The data:
--------------------------------------------------
==> design/flow/run.sh <==
#!/bin/bash
# OpenROAD 26Q1-2900-gdf79404cd8, Yosys 0.63+post, stock flow scripts
make -C /OpenROAD-flow-scripts/flow DESIGN_CONFIG=/design/flow/config.mk WORK_HOME=/design/flow/orfs finish
==> design/flow/config.mk <==
export PLATFORM = sky130hd
export DESIGN_NAME = LED_Game
export DESIGN_NICKNAME = LED_Game
export VERILOG_FILES = /design/flow/design.v
export SDC_FILE = /design/flow/constraint.sdc
export NUM_CORES = 4
export LEC_CHECK = 1
export CORE_AREA = 10 10 81 81
export DIE_AREA = 0 0 91 91
==> design/flow/constraint.sdc <==
current_design LED_Game

set clk_period 2.5
set clk_io_pct 0.2

create_clock -name clk0 -period $clk_period [get_ports {clk}]

set non_clock_inputs [all_inputs -no_clocks]
set_input_delay [expr $clk_period * $clk_io_pct] -clock clk0 $non_clock_inputs
set_output_delay [expr $clk_period * $clk_io_pct] -clock clk0 [all_outputs]
==> design/flow/design.v <==
module LED_Game (
    input wire clk,               
    input wire reset,             
    input wire start_game,        
    input wire [2:0] button,      
    output wire [3:0] led,        
    output wire game_over         
);
parameter MAX_COUNT = 25000000;  
reg [3:0] special_led;   
reg [3:0] led_pattern;   
reg [31:0] count;         
reg game_started;   
reg game_active;    
reg game_won;       
localparam IDLE = 2'b00;
localparam PLAYING = 2'b01;
localparam GAME_OVER = 2'b10;
reg [1:0] state;
always @(posedge clk or posedge reset) begin
    if (reset) begin
        game_started <= 0;
        game_active <= 0;
        game_won <= 0;
        special_led <= 4'b0000;
        led_pattern <= 4'b0000;
        count <= 0;
        state <= IDLE;
    end else begin
        case(state)
            IDLE: begin
                if (start_game) begin
                    game_started <= 1;
                    game_active <= 1;
                    state <= PLAYING;
                end
            end
            PLAYING: begin
                if (game_active) begin
                    if (count >= MAX_COUNT) begin
                        game_active <= 0;
                        game_won <= 0;
                        state <= GAME_OVER;
                    end else if (button == special_led) begin
                        special_led <= special_led + 1;
                        count <= 0;
                        if (special_led == 4'b1111) begin
                            game_active <= 0;
                            game_won <= 1;
                            state <= GAME_OVER;
                        end
                    end else begin
                        game_active <= 0;
                        game_won <= 0;
                        state <= GAME_OVER;
                    end
                end
            end
            GAME_OVER: begin
                if (!game_started || start_game) begin
                    game_started <= 0;
                    game_active <= 0;
                    special_led <= 4'b0000;
                    led_pattern <= 4'b0000;
                    count <= 0;
                    state <= IDLE;
                end
            end
        endcase
    end
end
assign led = led_pattern;
assign game_over = (state == GAME_OVER);
always @(posedge clk) begin
    if (game_active) begin
        led_pattern <= $random;
    end
end
always @(posedge clk) begin
    if (game_active) begin
        count <= count + 1;
    end
end
endmodule
==> impl_metrics.csv <==
group,metric,value,unit
run,cap_viol_max_count,0,
drt,drc,0,
global_routing,grt_pass1_wl,1635,um
global_routing,antenna_found_initial,0,
drt,finalWirelength,1029,um
logic_synthesis,area_leaders,"dfrtp_1 (38%), buf_4 (5.7%), dfstp_2 (5.0%)",
sta,finalClockPeriodUsage,0.7055,
sta,period_needed,1.764,ns
clock_network,cts.clk_slew.worst_paths,0.04,ns
placed_design,io_buffers,6,
logic_synthesis,async_flop_share,1.000,
setup_path,critPathKind,"register to output pin",
global_routing,grt_pass1_vias,358,
logic_synthesis,ys_cells,55,
sta,fmax,567.0,MHz
finish,drive_above_1_share,0.08065,
clock_network,cts_setup_buffers,0,
logic_synthesis,synthTopCellsByCount,"dfrtp_1 (8), o21ai_0 (5), buf_4 (4), nand2_1 (4)",
clock_network,numCtsBuffers,3,
logic_synthesis,synth_cells,55,
clock_network,cts.path.max_buffers,2,
clock_network,root_buffer,"clkbuf_8",
floorplan,core,4817,um2
logic_synthesis,top_cell,"dfrtp_1",
logic_synthesis,avgSynthCellArea,9.555,um2
finish,regArea,226.5,um2
floorplan,io-pin-count,11,
clock_network,clock_latency,0.22,ns
logic_synthesis,top_area_cell,"dfrtp_1",
logic_synthesis,synth_top_area_share,0.3810,
drt,dr.pass1.iters,4,
logic_synthesis,synthesis.area,525.5,um2
placed_design,gp_congestion,0.7948,
setup_path,required,2.00,ns
placed_design,hpwl,825.1,um
finish,fill_cells,549,
logic_synthesis,yosysUniqueCellTypes,28,
power_and_ir_drop,p_leak,0.0002795,uW
logic_synthesis,synth_warnings,72,
floorplan,fp_util,0.1091,
clock_network,htreeDepth,1,
run,openroad.warnings,25,
floorplan,die_area,8281,um2
sta,slew_violations,0,
setup_path,cp_cell_sequence,"clkdlybuf4s50_1",
power_and_ir_drop,ir_drop,0.1889,mV
clock_network,cts_resized,0,
setup_path,endpoint_kind,"output pin",
floorplan,core.rowCount,25,
sta,grt_setup_unrepaired,"false",
sta,fin_tns_setup,0,ns
sta,hold_ws,0.4850,ns
setup_path,crit_fanout,11,
setup_path,arrival,1.26,ns
setup_path,worst_path_max_delay_cell,"clkdlybuf4s50_1",
drt,ant_nets,0,
min_path,hold_class,"register to register",
global_routing,grt_max_degree,12,
clock_network,cts_tree,"built",
drt,vias,401,
setup_path,cpPeakStageDelay,0.53,ns
logic_synthesis,yosys.stat.seqShare,0.4310,
setup_path,start_kind,"register",
logic_synthesis,ys_area,525.5,um2
setup_path,critical_path_buf_inv_count,1,
global_routing,track_usage,0.02412,
logic_synthesis,ys_seq_elements,9,
floorplan,fp.dieW,91,um
drt,insertedDiodeCount,0,
sta,setup_viol_count_final,0,
setup_path,cpLargestDelayFamily,"buffers and inverters",
outcome,status,"finished clean",
drt,first_iter_violations,20,
sta,hold_violations,0,
logic_synthesis,synthFlopType,"dfrtp_1",
drt,avgRoutedWirePerCell,7.977,um
finish,logic_area,261.5,um2
finish,area_growth,30.95,%
logic_synthesis,edf_count,0,
global_routing,grt_overflow,0,
sta,skew,0.002203,ns
clock_network,clkSinkCount,9,
floorplan,die_h,91,um
power_and_ir_drop,power_density,712.4,nW/um2
clock_network,holdBufCountCts,0,
drt,vias_per_cell,3.109,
--------------------------------------------------
Set down the listing above in its entirety, exactly as written.

Solution to this task:
==> design/flow/run.sh <==
#!/bin/bash
# OpenROAD 26Q1-2900-gdf79404cd8, Yosys 0.63+post, stock flow scripts
make -C /OpenROAD-flow-scripts/flow DESIGN_CONFIG=/design/flow/config.mk WORK_HOME=/design/flow/orfs finish
==> design/flow/config.mk <==
export PLATFORM = sky130hd
export DESIGN_NAME = LED_Game
export DESIGN_NICKNAME = LED_Game
export VERILOG_FILES = /design/flow/design.v
export SDC_FILE = /design/flow/constraint.sdc
export NUM_CORES = 4
export LEC_CHECK = 1
export CORE_AREA = 10 10 81 81
export DIE_AREA = 0 0 91 91
==> design/flow/constraint.sdc <==
current_design LED_Game

set clk_period 2.5
set clk_io_pct 0.2

create_clock -name clk0 -period $clk_period [get_ports {clk}]

set non_clock_inputs [all_inputs -no_clocks]
set_input_delay [expr $clk_period * $clk_io_pct] -clock clk0 $non_clock_inputs
set_output_delay [expr $clk_period * $clk_io_pct] -clock clk0 [all_outputs]
==> design/flow/design.v <==
module LED_Game (
    input wire clk,               
    input wire reset,             
    input wire start_game,        
    input wire [2:0] button,      
    output wire [3:0] led,        
    output wire game_over         
);
parameter MAX_COUNT = 25000000;  
reg [3:0] special_led;   
reg [3:0] led_pattern;   
reg [31:0] count;         
reg game_started;   
reg game_active;    
reg game_won;       
localparam IDLE = 2'b00;
localparam PLAYING = 2'b01;
localparam GAME_OVER = 2'b10;
reg [1:0] state;
always @(posedge clk or posedge reset) begin
    if (reset) begin
        game_started <= 0;
        game_active <= 0;
        game_won <= 0;
        special_led <= 4'b0000;
        led_pattern <= 4'b0000;
        count <= 0;
        state <= IDLE;
    end else begin
        case(state)
            IDLE: begin
                if (start_game) begin
                    game_started <= 1;
                    game_active <= 1;
                    state <= PLAYING;
                end
            end
            PLAYING: begin
                if (game_active) begin
                    if (count >= MAX_COUNT) begin
                        game_active <= 0;
                        game_won <= 0;
                        state <= GAME_OVER;
                    end else if (button == special_led) begin
                        special_led <= special_led + 1;
                        count <= 0;
                        if (special_led == 4'b1111) begin
                            game_active <= 0;
                            game_won <= 1;
                            state <= GAME_OVER;
                        end
                    end else begin
                        game_active <= 0;
                        game_won <= 0;
                        state <= GAME_OVER;
                    end
                end
            end
            GAME_OVER: begin
                if (!game_started || start_game) begin
                    game_started <= 0;
                    game_active <= 0;
                    special_led <= 4'b0000;
                    led_pattern <= 4'b0000;
                    count <= 0;
                    state <= IDLE;
                end
            end
        endcase
    end
end
assign led = led_pattern;
assign game_over = (state == GAME_OVER);
always @(posedge clk) begin
    if (game_active) begin
        led_pattern <= $random;
    end
end
always @(posedge clk) begin
    if (game_active) begin
        count <= count + 1;
    end
end
endmodule
==> impl_metrics.csv <==
group,metric,value,unit
run,cap_viol_max_count,0,
drt,drc,0,
global_routing,grt_pass1_wl,1635,um
global_routing,antenna_found_initial,0,
drt,finalWirelength,1029,um
logic_synthesis,area_leaders,"dfrtp_1 (38%), buf_4 (5.7%), dfstp_2 (5.0%)",
sta,finalClockPeriodUsage,0.7055,
sta,period_needed,1.764,ns
clock_network,cts.clk_slew.worst_paths,0.04,ns
placed_design,io_buffers,6,
logic_synthesis,async_flop_share,1.000,
setup_path,critPathKind,"register to output pin",
global_routing,grt_pass1_vias,358,
logic_synthesis,ys_cells,55,
sta,fmax,567.0,MHz
finish,drive_above_1_share,0.08065,
clock_network,cts_setup_buffers,0,
logic_synthesis,synthTopCellsByCount,"dfrtp_1 (8), o21ai_0 (5), buf_4 (4), nand2_1 (4)",
clock_network,numCtsBuffers,3,
logic_synthesis,synth_cells,55,
clock_network,cts.path.max_buffers,2,
clock_network,root_buffer,"clkbuf_8",
floorplan,core,4817,um2
logic_synthesis,top_cell,"dfrtp_1",
logic_synthesis,avgSynthCellArea,9.555,um2
finish,regArea,226.5,um2
floorplan,io-pin-count,11,
clock_network,clock_latency,0.22,ns
logic_synthesis,top_area_cell,"dfrtp_1",
logic_synthesis,synth_top_area_share,0.3810,
drt,dr.pass1.iters,4,
logic_synthesis,synthesis.area,525.5,um2
placed_design,gp_congestion,0.7948,
setup_path,required,2.00,ns
placed_design,hpwl,825.1,um
finish,fill_cells,549,
logic_synthesis,yosysUniqueCellTypes,28,
power_and_ir_drop,p_leak,0.0002795,uW
logic_synthesis,synth_warnings,72,
floorplan,fp_util,0.1091,
clock_network,htreeDepth,1,
run,openroad.warnings,25,
floorplan,die_area,8281,um2
sta,slew_violations,0,
setup_path,cp_cell_sequence,"clkdlybuf4s50_1",
power_and_ir_drop,ir_drop,0.1889,mV
clock_network,cts_resized,0,
setup_path,endpoint_kind,"output pin",
floorplan,core.rowCount,25,
sta,grt_setup_unrepaired,"false",
sta,fin_tns_setup,0,ns
sta,hold_ws,0.4850,ns
setup_path,crit_fanout,11,
setup_path,arrival,1.26,ns
setup_path,worst_path_max_delay_cell,"clkdlybuf4s50_1",
drt,ant_nets,0,
min_path,hold_class,"register to register",
global_routing,grt_max_degree,12,
clock_network,cts_tree,"built",
drt,vias,401,
setup_path,cpPeakStageDelay,0.53,ns
logic_synthesis,yosys.stat.seqShare,0.4310,
setup_path,start_kind,"register",
logic_synthesis,ys_area,525.5,um2
setup_path,critical_path_buf_inv_count,1,
global_routing,track_usage,0.02412,
logic_synthesis,ys_seq_elements,9,
floorplan,fp.dieW,91,um
drt,insertedDiodeCount,0,
sta,setup_viol_count_final,0,
setup_path,cpLargestDelayFamily,"buffers and inverters",
outcome,status,"finished clean",
drt,first_iter_violations,20,
sta,hold_violations,0,
logic_synthesis,synthFlopType,"dfrtp_1",
drt,avgRoutedWirePerCell,7.977,um
finish,logic_area,261.5,um2
finish,area_growth,30.95,%
logic_synthesis,edf_count,0,
global_routing,grt_overflow,0,
sta,skew,0.002203,ns
clock_network,clkSinkCount,9,
floorplan,die_h,91,um
power_and_ir_drop,power_density,712.4,nW/um2
clock_network,holdBufCountCts,0,
drt,vias_per_cell,3.109,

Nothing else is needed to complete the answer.